I was introduced to Rachel Held Evans in 2011, and have become a regular reader – and admirer – of her writing. She’s a young blogger and author who started life as fundamentalist, Republican, conservative evangelical, but has lived through doubt and found faith in a kinder, calmer form of Christianity. She is particularly interested in dealing with how the conservative church treats women.
In a recent blog entry, she focuses her attention on a very specific argument about the role of women in the church. Some churches don’t believe women should preach, and some don’t believe they should lead. But whatever they believe, it would be hard for them to argue that women cannot prophesy.

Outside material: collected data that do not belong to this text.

Source: an optimization exercise on an open RTL-to-GDS flow (aim: small area). Production flows keep margins and buffers that such runs may drop. Function was checked by simulation only, so behaviour that the tests miss may differ from the original. Power is estimated from default activity; no workload was simulated.

<file path="flow/flow/run.sh">
#!/bin/bash
# Layout flow: the standard ORFS flow (standard.sh, unchanged synthesis,
# floorplan, power grid and tap cells), with two settings of its own:
#  - port buffers are the smallest buffer (buf_1) instead of the flow's pick;
#  - clock tree: clkbuf_8 buffers in clusters of at most 20 sinks within
#    60 um, and no dummy loads at the leaves.
# make's full output goes to flow_make.log here; ORFS's per-step logs stay
# under orfs/logs/.
set -euo pipefail
bash standard.sh \
  BUFFER_PORTS_ARGS="-buffer_cell sky130_fd_sc_hd__buf_1" \
  CTS_ARGS="-sink_clustering_enable -repair_clock_nets -dont_use_dummy_load -buf_list sky130_fd_sc_hd__clkbuf_8 -sink_clustering_size 18 -sink_clustering_max_diameter 60" \
  finish > flow_make.log 2>&1
</file>
<file path="flow/standard.sh">
#!/bin/bash
# synth_recipe.tcl (not shown) runs the flow's synth.tcl, then flattens the netlist and writes it again
# the make line also repeats each setting of config.mk as NAME=value (left out here)
make -C /OpenROAD-flow-scripts/flow DESIGN_CONFIG=/design/flow/config.mk WORK_HOME=/design/flow/orfs CLKGATE_MAP_FILE= SYNTH_SCRIPT=/design/flow/synth_recipe.tcl "${@:-finish}"
</file>
<file path="flow/config.mk">
export PLATFORM = sky130hd
export DESIGN_NAME = fir_avg_multi
export DESIGN_NICKNAME = fir_avg_multi
export VERILOG_FILES = /design/flow/design.v
export SDC_FILE = /design/flow/constraint.sdc
export NUM_CORES = 4
export LEC_CHECK = 0
export CAP_MARGIN = 20
export CORE_MARGIN = 2
export CORE_UTILIZATION = 70
export PLACE_DENSITY = 0.8
export SLEW_MARGIN = 20
export SYNTH_HIERARCHICAL = 1
export SYNTH_MINIMUM_KEEP_SIZE = 0
</file>
<file path="flow/constraint.sdc">
create_clock -name core_clock -period 7.0 [get_ports {clk}]
set_input_delay 1.4000 -clock core_clock [delete_from_list [all_inputs] [get_ports {clk}]]
set_output_delay 1.4000 -clock core_clock [all_outputs]
set_load 0.01 [all_outputs]
</file>
<file path="flow/design.v">
package fir_avg_pkg;
  localparam int W_DEF     = 24;
  localparam int LOG2N_DEF = 4;
  localparam int CH_DEF    = 2;
  localparam int ACC_W_DEF = W_DEF + LOG2N_DEF;
  typedef logic signed [ACC_W_DEF-1:0] acc_def_t;
endpackage
module fir_avg_delay_line
#(
  parameter int W     = fir_avg_pkg::W_DEF,
  parameter int LOG2N = fir_avg_pkg::LOG2N_DEF,
  parameter int CH    = fir_avg_pkg::CH_DEF
) (
  input  logic            clk,
  input  logic            reset,
  input  logic            we,
  input  logic            hold,
  input  logic [CH*W-1:0] din,
  output logic [CH*W-1:0] newest,
  output logic [CH*W-1:0] oldest_raw,
  output logic            inv
);
  localparam int N = 1 << LOG2N;
  logic [CH*W-1:0]        sr0_q;    
  logic [CH*W-1:0]        sr0_d;
  logic [N-1:1][CH*W-1:0] sr_q;     
  logic [N-1:1][CH*W-1:0] sr_d;
  logic [N-1:1][CH*W-1:0] sr_in;    
  logic                   inv_q;
  always_ff @(posedge clk or posedge reset) begin
    if (reset) inv_q <= 1'b0;
    else       inv_q <= ~inv_q;
  end
  fir_avg_sel_or #(.WIDTH(CH*W)) u_sel0 (
    .d0 (din),
    .s1 (hold),
    .d1 (sr0_q),
    .y  (sr0_d)
  );
  assign sr_in[1] = sr0_q ^ {(CH*W){inv_q}};
  for (genvar k = 2; k < N; k++) begin : g_in
    assign sr_in[k] = sr_q[k-1];
  end
  fir_avg_sel_n #(.WIDTH((N-1)*CH*W)) u_sel (
    .s0_n (~we),
    .d0   (sr_in),
    .s1_n (~hold),
    .d1   (sr_q),
    .y_n  (sr_d)
  );
  always_ff @(posedge clk) begin
    sr0_q <= sr0_d;
    sr_q  <= sr_d;
  end
  assign newest     = sr0_q;
  assign oldest_raw = sr_q[N-1];
  assign inv        = inv_q;
endmodule
module fir_avg_sel_or
#(
  parameter int WIDTH = 1
) (
  input  logic [WIDTH-1:0] d0,
  input  logic             s1,
  input  logic [WIDTH-1:0] d1,
  output logic [WIDTH-1:0] y
);
  assign y = d0 | ({WIDTH{s1}} & d1);
endmodule
module fir_avg_sel_n
#(
  parameter int WIDTH = 1
) (
  input  logic             s0_n,
  input  logic [WIDTH-1:0] d0,
  input  logic             s1_n,
  input  logic [WIDTH-1:0] d1,
  output logic [WIDTH-1:0] y_n
);
  assign y_n = ~(({WIDTH{s0_n}} | d0) & ({WIDTH{s1_n}} | d1));
endmodule
module fir_avg_multi
#(
  parameter int W     = fir_avg_pkg::W_DEF,
  parameter int LOG2N = fir_avg_pkg::LOG2N_DEF,
  parameter int CH    = fir_avg_pkg::CH_DEF
) (
  input  logic            clk,
  input  logic            reset,
  input  logic            isValid,
  input  logic            flush,
  input  logic            bypass,
  input  logic [CH*W-1:0] dataIn,
  output logic [CH*W-1:0] dataOut,
  output logic            outValid,
  output logic            filled
);
  localparam int N  = 1 << LOG2N;
  localparam int AW = W + LOG2N;
  localparam int CIA_BLK = 8;
  logic            accept;
  logic [CH*W-1:0] din_g;       
  logic [CH*W-1:0] newest;
  logic [CH*W-1:0] oldest_raw;
  logic            inv;
  logic [LOG2N-1:0] cnt_q;
  logic             filled_q;
  logic             vld_q;
  logic             zero_q;     
  logic             sel_avg_q;  
  logic             sel_smp_q;  
  assign accept = isValid & ~flush;
  assign din_g  = {(CH*W){isValid}} & dataIn;
  fir_avg_delay_line #(
    .W     (W),
    .LOG2N (LOG2N),
    .CH    (CH)
  ) u_delay_line (
    .clk        (clk),
    .reset      (reset),
    .we         (isValid),
    .hold       (~isValid),
    .din        (din_g),
    .newest     (newest),
    .oldest_raw (oldest_raw),
    .inv        (inv)
  );
  always_ff @(posedge clk or posedge reset) begin
    if (reset) begin
      cnt_q     <= '0;
      filled_q  <= 1'b0;
      vld_q     <= 1'b0;
      zero_q    <= 1'b1;
      sel_avg_q <= 1'b0;
      sel_smp_q <= 1'b0;
    end else begin
      vld_q  <= accept;
      zero_q <= flush;
      if (flush) begin
        cnt_q     <= '0;
        filled_q  <= 1'b0;
        sel_avg_q <= 1'b0;
        sel_smp_q <= 1'b0;
      end else if (accept) begin
        cnt_q     <= cnt_q + LOG2N'(1);
        sel_avg_q <= ~bypass;
        sel_smp_q <= bypass;
        if (cnt_q == LOG2N'(N-1)) filled_q <= 1'b1;
      end
    end
  end
  assign outValid = vld_q;
  assign filled   = filled_q;
  for (genvar c = 0; c < CH; c++) begin : g_ch
    logic                 smp_v;
    logic                 old_v;
    logic        [W-1:0]  smp_o;
    logic        [W-1:0]  old_o;
    logic signed [AW-1:0] acc_q;
    logic signed [AW-1:0] acc_nxt;
    assign smp_v = isValid;
    assign old_v = isValid & filled_q;
    assign smp_o = {~din_g[c*W+W-1], din_g[c*W +: W-1]};
    logic old_v1, old_v0;
    logic [W-1:0] old_raw, old_t;
    assign old_v1  = old_v & ~inv;
    assign old_v0  = old_v & inv;
    assign old_raw = oldest_raw[c*W +: W];
    assign old_t   = ({W{old_v1}} & old_raw) | ({W{old_v0}} & ~old_raw);
    assign old_o   = {~old_t[W-1], old_t[W-2:0]};
    logic [AW-1:0] op_a, op_b, op_c, cs_s, cs_c;
    assign op_a = zero_q ? '0 : acc_q;
    assign op_b = {{LOG2N{1'b0}}, smp_o};
    assign op_c = ~{{LOG2N{1'b0}}, old_o};
    assign cs_s = op_a ^ op_b ^ op_c;
    assign cs_c = (op_a & op_b) | (op_a & op_c) | (op_b & op_c);
    localparam int NB = (AW + CIA_BLK - 1) / CIA_BLK;
    logic [AW-1:0] cp_a, cp_b;
    logic [AW-1:0] s0;      
    logic [AW-1:0] ones;    
    logic [NB:0]   cb;      
    assign cp_a  = cs_s;
    assign cp_b  = {cs_c[AW-2:0], 1'b1};
    assign cb[0] = 1'b0;
    for (genvar j = 0; j < NB; j++) begin : g_blk
      localparam int LO = j * CIA_BLK;
      localparam int HI = (LO + CIA_BLK < AW) ? LO + CIA_BLK : AW;
      logic [HI-LO:0] rc;
      assign rc[0] = 1'b0;
      for (genvar i = LO; i < HI; i++) begin : g_bit
        assign s0[i]      = cp_a[i] ^ cp_b[i] ^ rc[i-LO];
        assign rc[i-LO+1] = (cp_a[i] & cp_b[i]) | (rc[i-LO] & (cp_a[i] ^ cp_b[i]));
        if (i == LO) begin : g_first
          assign ones[i] = 1'b1;
        end else begin : g_next
          assign ones[i] = &s0[i-1:LO];
        end
        assign acc_nxt[i] = s0[i] ^ (cb[j] & ones[i]);
      end
      assign cb[j+1] = rc[HI-LO] | (cb[j] & (&s0[HI-1:LO]));
    end
    always_ff @(posedge clk) begin
      acc_q <= acc_nxt;
    end
    assign dataOut[c*W +: W] = ({W{sel_avg_q}} & acc_q[AW-1:LOG2N])
                             | ({W{sel_smp_q}} & newest[c*W +: W]);
  end
endmodule
</file>
==> results of run 1 <==
==> worst max-delay path, cell delays in order <==
cell and delay, ns:
clkbuf_2 0.17, buf_4 0.20, nand2_1 0.09, buf_4 0.16, nor2_1 0.15, fa_1 0.44, inv_1 0.07, ha_1 0.13
inv_1 0.05, fa_1 0.45, fa_1 0.47, fa_1 0.46, fa_1 0.46, fa_1 0.46, fa_1 0.43, inv_1 0.09
fa_1 0.44, a41oi_2 0.32, o21ai_1 0.18, ha_1 0.25, xnor2_1 0.13
==> cell usage after synthesis (3+ instances only) <==
| master | n |
|---|---|
| clkbuf_8 | 35 |
| nor3_1 | 3 |
| nor2_1 | 34 |
| and2_1 | 40 |
| dfxtp_1 | 824 |
| nand2b_1 | 14 |
| a22o_1 | 48 |
| fa_1 | 94 |
| buf_1 | 7 |
| buf_6 | 45 |
| a21o_1 | 48 |
| dfrtp_1 | 9 |
| ha_1 | 13 |
| nand2_1 | 55 |
| buf_2 | 78 |
| xor2_1 | 93 |
| buf_4 | 12 |
| o21a_1 | 3 |
| xnor2_1 | 37 |
| clkbuf_1 | 25 |
| o22ai_1 | 720 |
| nor2b_1 | 46 |
| inv_1 | 94 |
==> per-layer routing <==
| metal | global-route usage | part of all wire |
|---|---|---|
| met1 | 0.3925 | 0.47 |
| met2 | 0.4068 | 0.45 |
| met3 | 0.03991 | 0.047 |
| met4 | 0.09147 | 0.028 |
| met5 | 0 | 0.00018 |
==> final timing paths <==
check	startpoint	end	slack, ns	depth (start not counted)
max	isValid	g_ch[0].acc_q[25]	0.51	21
min	u_delay_line.sr_q[505]	u_delay_line.sr_q[553]	0.39	1
max reg2reg	zero_q	g_ch[0].acc_q[25]	0.80	15
min reg2reg	u_delay_line.sr_q[505]	u_delay_line.sr_q[553]	0.39	1
max in group asynchronous	reset	zero_q	5.98	2
min in group asynchronous	reset	u_delay_line.inv_q	0.60	2
==> area by class of cell <==
type,instances,area [µm²]
Antenna cell,1,2.502
Timing Repair Buffer,130,681.9
Multi-Input combinational cell,1275,9731
Tap cell,525,656.9
Inverter,94,372.9
Fill cell,2753,10980
Clock buffer,54,743.2
Sequential cell,834,16750
==> registers in the layout, summed over array words and instances (netlist names) <==
register            cells
u_delay_line.sr_q     720
g_ch.acc_q             56
u_delay_line.sr0_q     48
cnt_q                   4
filled_q                1
sel_avg_q               1
sel_smp_q               1
u_delay_line.inv_q      1
vld_q                   1
zero_q                  1
==> power by group <==
group | switching (µW) | internal [µW] | leakage [µW] | total (µW)
logic | 1100 | 1050 | 0.00378 | 2150
clock network | 1350 | 693 | 0.000388 | 2040
registers | 517 | 5600 | 0.00707 | 6120
==> logic make-up (layout without fill, tap and decap cells) <==
kind of cell | count (synthesis) | in the layout | synth area share
XOR/XNOR | 130 | 130 | 0.04001
flip-flops | 834 | 834 | 0.5886
adder cells (fa/ha/maj) | 107 | 107 | 0.07185
other | 0 | 1 | 0
multiplexers | 2 | 2 | 0.0007036
AO/OA/AOI/OAI | 830 | 830 | 0.1903
AND/OR/NAND/NOR | 206 | 206 | 0.03909
buffers and inverters | 298 | 278 | 0.06948
==> through the flow <==
stage          power (µW)  hold WS (ns)  cells  worst slack [ns]  TNS [ns]
2_1_floorplan        7781        0.4224   2407           0.04138         0
3_3_place_gp         8209        0.4294   2858           0.02171         0
3_5_place_dp         8339        0.4317   2858           -0.1314   -0.4192
4_1_cts             10350        0.3771   2912            0.5434         0
5_1_grt             10860        0.4107   2912            0.2040         0
6_report            10310        0.3882   2913            0.5065         0
==> results.sh, run 1 <==
export IMPL_die_height_um=205.6
export IMPL_cts_root_buf="clkbuf_8"
export IMPL_clock_skew_ns=0.09677
export IMPL_vias=17907
export IMPL_yosysSeqAreaShare=0.5886
export IMPL_finalMaxSlewViolations=0
export IMPL_synthArstFlopShare=0.01199
export IMPL_synth_top_area_cell="dfxtp_1"
export IMPL_cts_inserted_buffers=54
export IMPL_synth_main_ff_cell="dfxtp_1"
export IMPL_final_nets=2549
export IMPL_cap_violations=0
export IMPL_clockBufferDepth=3
export IMPL_fin_crit_ns=6.494
export IMPL_final_area_um2=28940
export IMPL_fmax_mhz=154.0
export IMPL_ys_ff_latch=834
export IMPL_place_area_um2=28190
export IMPL_mostFrequentLayoutCells="dfxtp_1, o22ai_1, buf_1"
export IMPL_timing_slew_headroom=0.3112
export IMPL_setup_viol=0
export IMPL_wl_um=56720
export IMPL_cts_hold_buffers_added=0
export IMPL_power_density_nw_per_um2=356.3
export IMPL_place_gp_congestion=0.8808
export IMPL_syn_inst=2407
export IMPL_fp_dieW_um=205.6
export IMPL_grt_max_degree=246
export IMPL_ir_drop_mv=0.2522
export IMPL_cts_setup_buffers=0
export IMPL_postSynthAreaPerCell_um2=11.82
export IMPL_grt_pass1_vias=17155
export IMPL_hold_viol_final=0
export IMPL_crit_fanout=7
export IMPL_cts_repair_resized=0
export IMPL_cts_tree="built"
export IMPL_layout_worst_path_cycle_share=0.9276
export IMPL_clk_pin_slew_ns=0.10
export IMPL_grt_use_total=0.2674
export IMPL_critPathLaunchType="primary input"
export IMPL_final_common_cell="dfxtp_1"
export IMPL_worst_pin_slew_ns=1.033
export IMPL_crit_required_ns=7.50
export IMPL_grt_overflow_total=0
export IMPL_holdCritPathClass="register to register"
export IMPL_drc=0
export IMPL_critPathArrivalTime_ns=6.99
export IMPL_fin_util=0.7250
export IMPL_synth_top_area_share=0.5797
export IMPL_netlist_area_um2=28450
export IMPL_synth_edff_count=0
export IMPL_dieArea_um2=42280
export IMPL_drive_gt1_frac=0.03980
export IMPL_synth_fp_nets=2567
export IMPL_initial_core_util=0.7129
export IMPL_core_area_um2=39910
export IMPL_status="finished clean"
export IMPL_antenna_found_initial=2
export IMPL_row_count=73
export IMPL_htreeDepth=2
export IMPL_grt_pass1_wl_um=90260
export IMPL_synth_area_leaders="dfxtp_1, o22ai_1, fa_1"
export IMPL_clock_latency_ns=0.69
export IMPL_syn2layout_area_growth_pct=1.702
export IMPL_drt_first_pass_iters=5
export IMPL_io_pins=103
export IMPL_routed_via_density=6.147
export IMPL_wl_per_cell_um=19.47
export IMPL_yosysUniqueCellTypes=48
export IMPL_rsz0062_at_grt="no"
export IMPL_clock_sinks=834
export IMPL_initialDrtViolationCount=1476
export IMPL_worst_setup_path_end_kind="register"
export IMPL_crit_type="primary input to register"
export IMPL_p_leak_uw=0.01124
export IMPL_portBuffers=102
export IMPL_ys_warn_count=8
export IMPL_drtAntennaViolNets=0
export IMPL_dp_hpwl_um=37300
==> inputs of run 2 (changes only) <==
--- a/flow/flow/run.sh
+++ b/flow/flow/run.sh
@@ -10,4 +10,4 @@
 bash standard.sh \
   BUFFER_PORTS_ARGS="-buffer_cell sky130_fd_sc_hd__buf_1" \
-  CTS_ARGS="-sink_clustering_enable -repair_clock_nets -dont_use_dummy_load -buf_list sky130_fd_sc_hd__clkbuf_8 -sink_clustering_size 18 -sink_clustering_max_diameter 60" \
+  CTS_ARGS="-sink_clustering_enable -repair_clock_nets -dont_use_dummy_load -buf_list sky130_fd_sc_hd__clkbuf_8 -sink_clustering_size 20 -sink_clustering_max_diameter 45" \
   finish > flow_make.log 2>&1
==> run 2 against run 1 <==
  * Sequential cell count stayed put
  * Core utilization is 0.41 points higher
  * Largest cell class unchanged
  * Global-route usage is 0.22 points higher
  * Die area stayed put
  * Worst hold slack worse by 0.023 ns
  * Highest routed layer unchanged
  * Via count is 0.71% higher
  * First-iteration DRC count is 3.3% lower
  * Register-to-register slack worse by 0.03 ns
==> results.sh, run 2 <==
export IMPL_status="finished clean"
export IMPL_place_gp_congestion=0.8808
export IMPL_row_count=73
export IMPL_finalMaxSlewViolations=0
export IMPL_syn_inst=2407
export IMPL_antenna_found_initial=2
export IMPL_r2r_worst_path_cells=15
export IMPL_top_layer_used="met5"
export IMPL_path_depth=21
export IMPL_crit_start="isValid"
export IMPL_layout_worst_path_cycle_share=0.9235
export IMPL_fmax_mhz=154.7
export IMPL_portBuffers=102
export IMPL_hold_viol_final=0
export IMPL_dp_hpwl_um=37300
export IMPL_drive_gt1_frac=0.04460
export IMPL_clock_latency_ns=0.66
export IMPL_synth_most_common_cell="dfxtp_1"
export IMPL_critPathArrivalTime_ns=6.98
export IMPL_insertedDiodeCount=0
export IMPL_wl_um=57010
export IMPL_syn2layout_area_growth_pct=2.273
export IMPL_power_density_nw_per_um2=361.3
export IMPL_synth_fp_nets=2567
export IMPL_cap_violations=0
export IMPL_cts_repair_resized=0
export IMPL_crit_fanout=7
export IMPL_final_common_cell="dfxtp_1"
export IMPL_cts_inserted_buffers=66
export IMPL_cp_slowest_stage_delay_ns=0.46
export IMPL_cp_endpoint="g_ch[0].acc_q[25]"
export IMPL_cts_hold_buffers_added=0
export IMPL_drt_first_pass_iters=5
export IMPL_cts_tree="built"
export IMPL_grt_pass1_wl_um=90580
export IMPL_place_area_um2=28190
export IMPL_cp_slowest_cell="fa_1"
export IMPL_finalNonFillerCells=2924
export IMPL_initial_core_util=0.7129
export IMPL_r2r_slack_ns=0.77
export IMPL_ys_warn_count=8
export IMPL_postSynthAreaPerCell_um2=11.82
export IMPL_worst_setup_path_end_kind="register"
export IMPL_setup_viol=0
export IMPL_detail_route_wirelength_met1_um=26700
export IMPL_critPathLaunchType="primary input"
export IMPL_fin_util=0.7291
export IMPL_dr_wl_met2_um=25150
export IMPL_clk_pin_slew_ns=0.12
export IMPL_dr_wl_met3_um=2988
export IMPL_die_height_um=205.6
export IMPL_core_area_um2=39910
export IMPL_timing_slew_headroom=0.2975
export IMPL_drc=0
export IMPL_reg2reg_to="g_ch[0].acc_q[25]"
export IMPL_path_cells="clkbuf_2, buf_4, nand2_1, buf_4, nor2_1, fa_1, inv_1, ha_1, inv_1, fa_1, fa_1, fa_1, fa_1, fa_1, fa_1, inv_1, fa_1, a41oi_2, o21ai_1, ha_1, xnor2_1"
export IMPL_worst_pin_slew_ns=1.054
export IMPL_fp_dieW_um=205.6
export IMPL_yosysUniqueCellTypes=48
export IMPL_grt_overflow_total=0
export IMPL_grt_use_total=0.2696
export IMPL_cts_root_buf="clkbuf_8"
export IMPL_synth_edff_count=0
export IMPL_netlist_area_um2=28450
export IMPL_largest_register_ff_count=720
export IMPL_vias=18034
export IMPL_dieArea_um2=42280
export IMPL_synthArstFlopShare=0.01199
export IMPL_routed_via_density=6.168
export IMPL_ir_drop_mv=0.2113
export IMPL_rsz0062_at_grt="no"
export IMPL_clock_sinks=834
export IMPL_cp_top_family="adder cells"
export IMPL_synth_main_ff_cell="dfxtp_1"
export IMPL_clockBufferDepth=3
export IMPL_cts_setup_buffers=0
export IMPL_grt_pass1_vias=17268
export IMPL_crit_type="primary input to register"
export IMPL_holdCritPathClass="register to register"
export IMPL_wl_per_cell_um=19.50
export IMPL_regMostFlops="u_delay_line.sr_q"
export IMPL_crit_top_cell="fa_1"
export IMPL_final_nets=2561
export IMPL_fin_crit_ns=6.465
export IMPL_yosysSeqAreaShare=0.5886
export IMPL_ys_ff_latch=834
export IMPL_initialDrtViolationCount=1428
export IMPL_io_pins=103
export IMPL_dp_cells=2858
export IMPL_grt_max_degree=246
export IMPL_drtAntennaViolNets=0
export IMPL_htreeDepth=3
export IMPL_cp_num_buf_inv=6
export IMPL_synth_top_area_share=0.5797
export IMPL_final_area_um2=29100
export IMPL_synth_top_area_cell="dfxtp_1"
export IMPL_power_uw=10520
export IMPL_synth_commonest_cells="dfxtp_1, o22ai_1, fa_1, inv_1, xor2_1"
export IMPL_mostFrequentLayoutCells="dfxtp_1, o22ai_1, buf_1"
export IMPL_p_leak_uw=0.01133
export IMPL_r2r_start="zero_q"
export IMPL_synth_area_leaders="dfxtp_1, o22ai_1, fa_1"
export IMPL_crit_required_ns=7.51
export IMPL_clock_skew_ns=0.08292
export IMPL_reg_top3="u_delay_line.sr_q: 720 flops, g_ch.acc_q: 56 flops, u_delay_line.sr0_q: 48 flops"
-- run 2: layout make-up --
type                       count  area [µm²]
fill                        2748       10810
tap                          525       656.9
sequential                   834       16750
multi-input combinational   1275        9731
clock buffer                  66       908.4
timing repair buffer         130       681.9
inverter                      94       372.9
-- run 2: through the flow --
stage / setup slack [ns] / hold slack [ns] / TNS, ns
2_1_floorplan: 0.04138 / 0.4224 / 0
3_3_place_gp: 0.02171 / 0.4294 / 0
3_5_place_dp: -0.1314 / 0.4317 / -0.4192
4_1_cts: 0.5573 / 0.3598 / 0
5_1_grt: 0.2608 / 0.3616 / 0
6_report: 0.5355 / 0.3657 / 0
-- run 2: kinds of logic after synthesis --
group	count (synthesis)	share of synthesized area
flip-flops	834	0.5886
AO/OA/AOI/OAI	830	0.1903
buffers and inverters	298	0.06948
AND/OR/NAND/NOR	206	0.03909
XOR/XNOR	130	0.04001
adder cells (fa/ha/maj)	107	0.07185
multiplexers	2	0.0007036
-- run 2: per-layer routing --
layer | vias up | global-route usage
met5 | - | 0
met4 | 2 | 0.1082
met3 | 128 | 0.05353
met2 | 408 | 0.4010
met1 | 8815 | 0.3883
li1 | 8681 | -
-- run 2: how the worst min path moves through the flow --
| stage | from | slack (ns) | cells after the start | to |
|---|---|---|---|---|
| finish | u_delay_line.sr_q[498] | 0.37 | 1 | u_delay_line.sr_q[546] |
| global route | u_delay_line.sr_q[498] | 0.36 | 1 | u_delay_line.sr_q[546] |
| CTS | u_delay_line.sr_q[498] | 0.36 | 1 | u_delay_line.sr_q[546] |
| detailed placement | u_delay_line.sr_q[589] | 0.43 | 1 | u_delay_line.sr_q[637] |
| global placement | u_delay_line.sr_q[324] | 0.43 | 1 | u_delay_line.sr_q[372] |
| floorplan | u_delay_line.sr_q[718] | 0.42 | 1 | u_delay_line.sr_q[718] |
-- run 2: report_power, final --
part	switching, µW	internal [µW]
Clock	1400	848
Sequential	518	5600
Combinational	1100	1050
Total	3010	7500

It’s a great read, which you can read on her blog, or see an extract of it below:
“…your daughters will prophesy”
“Whoever welcomes a prophet as a prophet will receive a prophet’s reward, and whoever welcomes a righteous person as a righteous person will receive a righteous person’s reward.
– Jesus, Matthew 10:41
Josiah became king of Israel when he was just eight years old.
Described as Israel’s last good king, he reigned for thirty-one years during a final period of peace before the Babylonian exile. About halfway through his reign, Josiah learns that the long-lost Book of the Law—the Torah— has been discovered in the temple. Upon hearing the words of the Torah read aloud, Josiah tears his robes in repentance and summons a prophet, for he sees how far Israel has strayed from God’s ways.
Contemporaries of Josiah included the famed prophets Jeremiah, Zephaniah, Nahum, and Habakkuk—all of whom have books of the Bible named after them. But Josiah did not choose any of those men. Instead he chose Huldah, a woman and prophet who lived in Jerusalem. “Huldah is not chosen because no men were available,” writes Scot McKnight, “she is chosen because she is truly exceptional among the prophets.”
Huldah first confirms the scroll’s authenticity and then tells Josiah that the disobedience of Israel will indeed lead to its destruction, but that Josiah himself would die in peace. Thus, Huldah not only interpreted but also authorized the document that would become the core of Jewish and Christian scripture. Her prophecy was fulfilled thirty-five years later (2 Kings 22).
The Bible identifies ten such female prophets in the Old and New Testaments: Miriam, Deborah, Huldah, Noadiah, Isaiah’s wife, Anna, and the four daughters of Philip. In addition, women like Rachel, Hannah, Abigail, Elisabeth, and Mary are described as having prophetic visions about the future of their children, the destiny of nations, and the coming Messiah.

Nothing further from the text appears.